### Your goal:
Up to and including the line with "wire [K:0] m", restate the records below word for word, beginning with their first line.

Saved data entries:
******************************

Background: an optimization exercise with open tools, aiming at small area and a short achievable clock period. Do not read the settings as production practice.
At most, simulation tests tie the RTL to the original design; equivalence was not proved.
No functional check of the RTL was part of runs 1 to 7.
Power is estimated from default activity; no workload was simulated.

===== flow/standard.sh =====
#!/bin/bash
# synth_recipe.tcl (not shown) runs the flow's synth.tcl, then flattens the netlist and writes it again
# the make line also repeats each setting of config.mk as NAME=value (left out here)
make -C /OpenROAD-flow-scripts/flow DESIGN_CONFIG=/design/flow/config.mk WORK_HOME=/design/flow/orfs CLKGATE_MAP_FILE= SYNTH_SCRIPT=/design/flow/synth_recipe.tcl "${@:-finish}"

===== flow/constraint.sdc =====
create_clock -name core_clock -period 12.0 [get_ports {clk}]
set_input_delay 2.4000 -clock core_clock [delete_from_list [all_inputs] [get_ports {clk}]]
set_output_delay 2.4000 -clock core_clock [all_outputs]
set_load 0.01 [all_outputs]

===== flow/design.v =====
module p #(parameter DATA_WIDTH = 16, OUT_WIDTH = 32)
(
    input [DATA_WIDTH-1:0] a,
    input [DATA_WIDTH-1:0] b,
    output [OUT_WIDTH-1:0] c,
    output reg done,
    input clk,
    input rst
);
    localparam K = DATA_WIDTH;
    reg [K-1:0] hi;      
    reg [K-1:0] lo;      
    reg [K:0] pp;        
    reg pneg;            
    reg [2:0] cnt;
    assign c = {hi, lo};
    wire [2:0] bits = rst ? {b[1:0], 1'b0} : lo[3:1];
    wire one = bits[0] ^ bits[1];
    wire two = (bits[2] & ~bits[1] & ~bits[0]) | (~bits[2] & bits[1] & bits[0]);
    wire neg = bits[2];
    wire [K:0] m = one ? {a[K-1], a} : two ? {a, 1'b0} : {(K+1){1'b0}};
    wire [K+1:0] sum = {{2{hi[K-1]}}, hi} + {pp[K], pp} + pneg;
    always @(posedge clk) begin
        pp <= m ^ {(K+1){neg}};
        pneg <= neg;
        if (rst) begin
            hi <= 0;
            lo <= b;
            cnt <= 3'd0;
            done <= 1'b0;
        end else if (!done) begin
            hi <= sum[K+1:2];
            lo <= {sum[1:0], lo[K-1:2]};
            cnt <= cnt + 3'd1;
            done <= (cnt == 3'd7);
        end
    end
endmodule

******************************

### Problem solution:
Background: an optimization exercise with open tools, aiming at small area and a short achievable clock period. Do not read the settings as production practice.
At most, simulation tests tie the RTL to the original design; equivalence was not proved.
No functional check of the RTL was part of runs 1 to 7.
Power is estimated from default activity; no workload was simulated.

===== flow/standard.sh =====
#!/bin/bash
# synth_recipe.tcl (not shown) runs the flow's synth.tcl, then flattens the netlist and writes it again
# the make line also repeats each setting of config.mk as NAME=value (left out here)
make -C /OpenROAD-flow-scripts/flow DESIGN_CONFIG=/design/flow/config.mk WORK_HOME=/design/flow/orfs CLKGATE_MAP_FILE= SYNTH_SCRIPT=/design/flow/synth_recipe.tcl "${@:-finish}"

===== flow/constraint.sdc =====
create_clock -name core_clock -period 12.0 [get_ports {clk}]
set_input_delay 2.4000 -clock core_clock [delete_from_list [all_inputs] [get_ports {clk}]]
set_output_delay 2.4000 -clock core_clock [all_outputs]
set_load 0.01 [all_outputs]

===== flow/design.v =====
module p #(parameter DATA_WIDTH = 16, OUT_WIDTH = 32)
(
    input [DATA_WIDTH-1:0] a,
    input [DATA_WIDTH-1:0] b,
    output [OUT_WIDTH-1:0] c,
    output reg done,
    input clk,
    input rst
);
    localparam K = DATA_WIDTH;
    reg [K-1:0] hi;      
    reg [K-1:0] lo;      
    reg [K:0] pp;        
    reg pneg;            
    reg [2:0] cnt;
    assign c = {hi, lo};
    wire [2:0] bits = rst ? {b[1:0], 1'b0} : lo[3:1];
    wire one = bits[0] ^ bits[1];
    wire two = (bits[2] & ~bits[1] & ~bits[0]) | (~bits[2] & bits[1] & bits[0]);
    wire neg = bits[2];
    wire [K:0] m = one ? {a[K-1], a} : two ? {a, 1'b0} : {(K+1){1'b0}};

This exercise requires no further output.